Problem details
All lines holding the string "period" should be copied from the data below.

== Segment start ==

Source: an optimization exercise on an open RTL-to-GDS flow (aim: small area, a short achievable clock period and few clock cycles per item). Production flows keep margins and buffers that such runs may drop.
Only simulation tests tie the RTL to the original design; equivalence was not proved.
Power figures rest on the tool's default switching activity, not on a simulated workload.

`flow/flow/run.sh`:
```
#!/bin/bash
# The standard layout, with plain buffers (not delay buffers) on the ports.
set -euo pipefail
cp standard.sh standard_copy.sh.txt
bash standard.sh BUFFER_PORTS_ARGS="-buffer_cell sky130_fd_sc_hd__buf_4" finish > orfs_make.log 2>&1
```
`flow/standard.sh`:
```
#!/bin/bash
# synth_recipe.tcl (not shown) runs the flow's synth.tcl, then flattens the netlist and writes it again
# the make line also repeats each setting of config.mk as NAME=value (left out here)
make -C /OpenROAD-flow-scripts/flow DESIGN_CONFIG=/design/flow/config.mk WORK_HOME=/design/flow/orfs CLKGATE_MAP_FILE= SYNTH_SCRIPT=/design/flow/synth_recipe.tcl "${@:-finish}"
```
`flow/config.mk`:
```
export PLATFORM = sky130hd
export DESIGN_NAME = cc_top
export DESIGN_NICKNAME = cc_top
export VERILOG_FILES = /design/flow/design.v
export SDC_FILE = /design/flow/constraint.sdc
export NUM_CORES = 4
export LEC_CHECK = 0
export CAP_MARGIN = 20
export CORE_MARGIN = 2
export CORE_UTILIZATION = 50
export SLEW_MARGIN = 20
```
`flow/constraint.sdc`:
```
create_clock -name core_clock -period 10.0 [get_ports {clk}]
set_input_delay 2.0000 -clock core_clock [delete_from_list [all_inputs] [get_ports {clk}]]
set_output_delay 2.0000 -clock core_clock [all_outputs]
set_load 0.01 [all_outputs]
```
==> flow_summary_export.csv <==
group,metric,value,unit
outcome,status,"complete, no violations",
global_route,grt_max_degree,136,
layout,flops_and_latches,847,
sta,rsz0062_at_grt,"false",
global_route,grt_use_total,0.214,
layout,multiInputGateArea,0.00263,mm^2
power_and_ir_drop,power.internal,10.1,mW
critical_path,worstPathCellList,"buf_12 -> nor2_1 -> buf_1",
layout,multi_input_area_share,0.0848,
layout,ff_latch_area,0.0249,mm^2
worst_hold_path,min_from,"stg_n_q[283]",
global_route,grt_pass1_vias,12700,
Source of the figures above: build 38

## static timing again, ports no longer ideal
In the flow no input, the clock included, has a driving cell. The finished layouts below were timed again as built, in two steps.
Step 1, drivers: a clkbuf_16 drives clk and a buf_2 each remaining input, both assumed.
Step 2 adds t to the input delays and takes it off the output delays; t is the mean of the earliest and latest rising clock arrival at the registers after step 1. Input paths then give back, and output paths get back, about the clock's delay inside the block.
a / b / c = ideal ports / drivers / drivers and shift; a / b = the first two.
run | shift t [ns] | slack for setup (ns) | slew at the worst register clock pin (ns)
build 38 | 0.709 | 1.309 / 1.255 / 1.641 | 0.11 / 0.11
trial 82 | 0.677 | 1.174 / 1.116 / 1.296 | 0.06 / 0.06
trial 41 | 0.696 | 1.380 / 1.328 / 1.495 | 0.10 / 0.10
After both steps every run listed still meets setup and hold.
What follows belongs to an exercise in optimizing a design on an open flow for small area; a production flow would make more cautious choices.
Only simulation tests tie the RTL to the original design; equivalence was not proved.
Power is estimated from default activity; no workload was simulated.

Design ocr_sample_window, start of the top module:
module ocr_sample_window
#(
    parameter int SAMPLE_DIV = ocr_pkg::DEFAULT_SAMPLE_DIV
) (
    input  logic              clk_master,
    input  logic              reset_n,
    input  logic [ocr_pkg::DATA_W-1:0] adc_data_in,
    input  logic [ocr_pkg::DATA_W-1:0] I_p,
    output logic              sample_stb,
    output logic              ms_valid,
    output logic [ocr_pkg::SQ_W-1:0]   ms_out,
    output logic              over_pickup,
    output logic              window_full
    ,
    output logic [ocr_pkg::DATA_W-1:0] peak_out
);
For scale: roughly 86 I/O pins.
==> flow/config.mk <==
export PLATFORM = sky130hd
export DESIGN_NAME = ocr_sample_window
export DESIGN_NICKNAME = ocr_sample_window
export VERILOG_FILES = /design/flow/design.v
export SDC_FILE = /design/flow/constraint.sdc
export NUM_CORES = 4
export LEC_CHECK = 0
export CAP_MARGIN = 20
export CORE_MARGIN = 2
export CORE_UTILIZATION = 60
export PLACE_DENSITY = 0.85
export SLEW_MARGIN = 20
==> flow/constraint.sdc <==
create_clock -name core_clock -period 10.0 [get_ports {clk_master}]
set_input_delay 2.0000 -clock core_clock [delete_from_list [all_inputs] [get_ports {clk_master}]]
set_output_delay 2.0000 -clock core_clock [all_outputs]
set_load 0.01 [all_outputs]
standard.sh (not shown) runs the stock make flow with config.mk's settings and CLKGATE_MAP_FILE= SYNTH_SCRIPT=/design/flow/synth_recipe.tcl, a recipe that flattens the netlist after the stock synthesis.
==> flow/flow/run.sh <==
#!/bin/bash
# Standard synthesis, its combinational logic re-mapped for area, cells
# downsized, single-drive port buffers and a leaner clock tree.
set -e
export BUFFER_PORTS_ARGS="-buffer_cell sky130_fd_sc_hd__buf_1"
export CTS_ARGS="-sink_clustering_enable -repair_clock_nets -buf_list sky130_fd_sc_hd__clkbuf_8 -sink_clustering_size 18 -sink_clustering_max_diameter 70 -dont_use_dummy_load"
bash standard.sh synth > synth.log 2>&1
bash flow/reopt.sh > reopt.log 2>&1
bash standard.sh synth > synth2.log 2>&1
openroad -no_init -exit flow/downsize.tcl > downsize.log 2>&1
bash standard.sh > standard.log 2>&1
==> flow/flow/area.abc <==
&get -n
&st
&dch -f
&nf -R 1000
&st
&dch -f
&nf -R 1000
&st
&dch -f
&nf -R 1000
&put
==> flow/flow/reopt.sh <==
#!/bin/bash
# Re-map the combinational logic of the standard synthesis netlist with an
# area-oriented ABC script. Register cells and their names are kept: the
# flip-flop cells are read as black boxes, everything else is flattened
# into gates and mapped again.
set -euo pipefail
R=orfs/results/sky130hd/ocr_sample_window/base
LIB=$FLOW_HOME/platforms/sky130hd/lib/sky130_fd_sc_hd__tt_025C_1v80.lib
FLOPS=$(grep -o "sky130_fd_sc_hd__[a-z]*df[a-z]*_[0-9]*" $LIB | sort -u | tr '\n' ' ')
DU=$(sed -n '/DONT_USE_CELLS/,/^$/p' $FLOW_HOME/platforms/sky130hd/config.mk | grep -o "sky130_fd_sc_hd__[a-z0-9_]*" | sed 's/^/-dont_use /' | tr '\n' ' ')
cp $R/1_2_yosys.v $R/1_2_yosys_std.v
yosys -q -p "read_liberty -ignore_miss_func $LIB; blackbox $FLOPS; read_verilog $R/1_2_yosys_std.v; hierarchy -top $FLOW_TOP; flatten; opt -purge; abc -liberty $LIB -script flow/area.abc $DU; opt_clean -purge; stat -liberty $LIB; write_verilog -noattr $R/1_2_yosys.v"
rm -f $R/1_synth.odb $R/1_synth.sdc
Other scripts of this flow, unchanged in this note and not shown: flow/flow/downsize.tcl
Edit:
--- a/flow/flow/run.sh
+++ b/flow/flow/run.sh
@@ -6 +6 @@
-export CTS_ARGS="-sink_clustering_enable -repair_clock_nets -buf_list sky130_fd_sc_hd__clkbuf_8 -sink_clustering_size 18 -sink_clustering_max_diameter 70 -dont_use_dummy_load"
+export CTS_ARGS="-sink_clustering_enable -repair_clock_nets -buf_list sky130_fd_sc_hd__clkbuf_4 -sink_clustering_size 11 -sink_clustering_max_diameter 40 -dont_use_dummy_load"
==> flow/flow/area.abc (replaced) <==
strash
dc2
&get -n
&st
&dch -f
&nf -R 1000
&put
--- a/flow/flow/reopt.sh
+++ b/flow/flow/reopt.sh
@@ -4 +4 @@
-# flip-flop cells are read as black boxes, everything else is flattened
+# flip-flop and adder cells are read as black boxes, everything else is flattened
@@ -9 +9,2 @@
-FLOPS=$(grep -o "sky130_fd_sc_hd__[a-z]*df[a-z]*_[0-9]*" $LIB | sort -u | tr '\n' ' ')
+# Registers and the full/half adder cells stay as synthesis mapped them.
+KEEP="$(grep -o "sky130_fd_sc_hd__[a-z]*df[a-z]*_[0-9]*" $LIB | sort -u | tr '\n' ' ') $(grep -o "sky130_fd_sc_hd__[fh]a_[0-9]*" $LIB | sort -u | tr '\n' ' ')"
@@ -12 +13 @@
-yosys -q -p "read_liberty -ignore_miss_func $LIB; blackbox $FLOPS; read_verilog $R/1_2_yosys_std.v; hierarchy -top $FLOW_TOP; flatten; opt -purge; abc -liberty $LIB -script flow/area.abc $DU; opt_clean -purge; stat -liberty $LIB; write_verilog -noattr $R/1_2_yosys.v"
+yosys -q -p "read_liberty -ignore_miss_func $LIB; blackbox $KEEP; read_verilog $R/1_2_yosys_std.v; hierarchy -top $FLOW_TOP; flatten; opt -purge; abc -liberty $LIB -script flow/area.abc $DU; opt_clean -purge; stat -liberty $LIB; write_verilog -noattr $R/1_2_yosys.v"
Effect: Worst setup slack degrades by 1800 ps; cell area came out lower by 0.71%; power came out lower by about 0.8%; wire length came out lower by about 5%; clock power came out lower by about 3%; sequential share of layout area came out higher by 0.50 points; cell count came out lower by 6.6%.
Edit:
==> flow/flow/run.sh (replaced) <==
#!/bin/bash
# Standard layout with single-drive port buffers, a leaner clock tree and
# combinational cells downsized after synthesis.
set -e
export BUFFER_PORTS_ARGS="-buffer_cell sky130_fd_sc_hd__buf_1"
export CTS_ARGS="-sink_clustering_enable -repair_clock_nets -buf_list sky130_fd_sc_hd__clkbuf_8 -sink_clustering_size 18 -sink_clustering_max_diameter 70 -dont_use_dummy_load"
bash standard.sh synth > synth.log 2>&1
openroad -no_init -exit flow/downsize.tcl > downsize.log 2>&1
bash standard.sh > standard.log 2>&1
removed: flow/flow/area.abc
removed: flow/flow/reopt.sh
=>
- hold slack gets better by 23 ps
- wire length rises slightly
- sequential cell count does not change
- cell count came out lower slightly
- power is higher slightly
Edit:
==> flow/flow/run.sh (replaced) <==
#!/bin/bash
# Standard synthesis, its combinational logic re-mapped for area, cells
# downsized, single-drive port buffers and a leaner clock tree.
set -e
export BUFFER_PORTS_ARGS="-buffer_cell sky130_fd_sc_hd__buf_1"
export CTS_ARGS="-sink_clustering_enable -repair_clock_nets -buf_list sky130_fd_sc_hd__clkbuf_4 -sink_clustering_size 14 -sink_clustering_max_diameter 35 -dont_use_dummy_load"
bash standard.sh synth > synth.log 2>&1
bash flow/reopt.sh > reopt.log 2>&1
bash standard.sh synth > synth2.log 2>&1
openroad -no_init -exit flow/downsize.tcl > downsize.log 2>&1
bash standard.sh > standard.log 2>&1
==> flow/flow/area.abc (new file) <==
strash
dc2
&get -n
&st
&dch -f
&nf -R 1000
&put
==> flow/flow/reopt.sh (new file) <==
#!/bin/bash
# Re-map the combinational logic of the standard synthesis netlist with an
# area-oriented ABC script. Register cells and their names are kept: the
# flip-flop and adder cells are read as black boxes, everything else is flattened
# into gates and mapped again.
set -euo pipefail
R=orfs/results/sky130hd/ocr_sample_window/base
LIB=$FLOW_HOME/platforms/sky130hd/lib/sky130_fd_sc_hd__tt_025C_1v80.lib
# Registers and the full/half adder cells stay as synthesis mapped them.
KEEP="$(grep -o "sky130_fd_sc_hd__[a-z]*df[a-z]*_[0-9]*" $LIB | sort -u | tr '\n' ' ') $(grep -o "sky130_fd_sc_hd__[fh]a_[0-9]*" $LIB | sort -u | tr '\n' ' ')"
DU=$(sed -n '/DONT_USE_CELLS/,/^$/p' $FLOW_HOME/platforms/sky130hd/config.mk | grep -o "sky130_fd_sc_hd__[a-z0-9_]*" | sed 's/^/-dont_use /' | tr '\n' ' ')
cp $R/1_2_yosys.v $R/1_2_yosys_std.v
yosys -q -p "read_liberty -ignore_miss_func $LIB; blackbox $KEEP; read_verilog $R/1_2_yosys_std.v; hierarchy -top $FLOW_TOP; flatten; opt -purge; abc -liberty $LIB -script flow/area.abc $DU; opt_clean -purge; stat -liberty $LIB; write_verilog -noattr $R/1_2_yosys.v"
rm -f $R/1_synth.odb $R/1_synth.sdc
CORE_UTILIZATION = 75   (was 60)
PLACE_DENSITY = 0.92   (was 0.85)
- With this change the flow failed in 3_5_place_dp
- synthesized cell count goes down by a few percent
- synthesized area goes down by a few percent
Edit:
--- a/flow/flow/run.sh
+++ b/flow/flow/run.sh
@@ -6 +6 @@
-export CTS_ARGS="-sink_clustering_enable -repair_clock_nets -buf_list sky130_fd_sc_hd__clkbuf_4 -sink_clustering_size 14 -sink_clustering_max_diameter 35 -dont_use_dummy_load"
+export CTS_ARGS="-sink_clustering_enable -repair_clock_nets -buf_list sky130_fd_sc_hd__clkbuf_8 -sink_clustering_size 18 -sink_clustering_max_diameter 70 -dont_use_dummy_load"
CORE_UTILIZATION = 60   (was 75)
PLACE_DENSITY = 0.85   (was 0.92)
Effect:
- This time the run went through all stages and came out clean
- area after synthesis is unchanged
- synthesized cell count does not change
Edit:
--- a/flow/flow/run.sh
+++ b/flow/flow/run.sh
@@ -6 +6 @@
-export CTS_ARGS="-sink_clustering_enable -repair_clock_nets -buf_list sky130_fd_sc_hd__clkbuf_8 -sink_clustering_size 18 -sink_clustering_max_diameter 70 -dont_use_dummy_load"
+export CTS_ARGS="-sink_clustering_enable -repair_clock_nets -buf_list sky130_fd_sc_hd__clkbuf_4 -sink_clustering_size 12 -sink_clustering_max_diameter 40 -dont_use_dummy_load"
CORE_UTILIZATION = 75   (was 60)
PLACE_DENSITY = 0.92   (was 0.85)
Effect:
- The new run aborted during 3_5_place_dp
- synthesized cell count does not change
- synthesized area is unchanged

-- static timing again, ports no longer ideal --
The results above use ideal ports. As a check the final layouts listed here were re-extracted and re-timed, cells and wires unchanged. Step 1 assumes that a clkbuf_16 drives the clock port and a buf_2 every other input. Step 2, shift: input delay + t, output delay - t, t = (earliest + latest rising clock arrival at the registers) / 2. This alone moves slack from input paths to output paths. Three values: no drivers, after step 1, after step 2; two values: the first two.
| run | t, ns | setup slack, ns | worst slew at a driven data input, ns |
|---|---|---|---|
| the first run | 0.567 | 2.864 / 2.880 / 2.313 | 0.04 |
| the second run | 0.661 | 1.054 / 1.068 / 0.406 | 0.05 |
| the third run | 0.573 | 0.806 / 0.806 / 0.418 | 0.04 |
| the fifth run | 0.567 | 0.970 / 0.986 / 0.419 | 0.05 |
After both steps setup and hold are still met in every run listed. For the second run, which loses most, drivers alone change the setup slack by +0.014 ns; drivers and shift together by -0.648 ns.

== Segment end ==

Result of the task
Source: an optimization exercise on an open RTL-to-GDS flow (aim: small area, a short achievable clock period and few clock cycles per item). Production flows keep margins and buffers that such runs may drop.
create_clock -name core_clock -period 10.0 [get_ports {clk}]
create_clock -name core_clock -period 10.0 [get_ports {clk_master}]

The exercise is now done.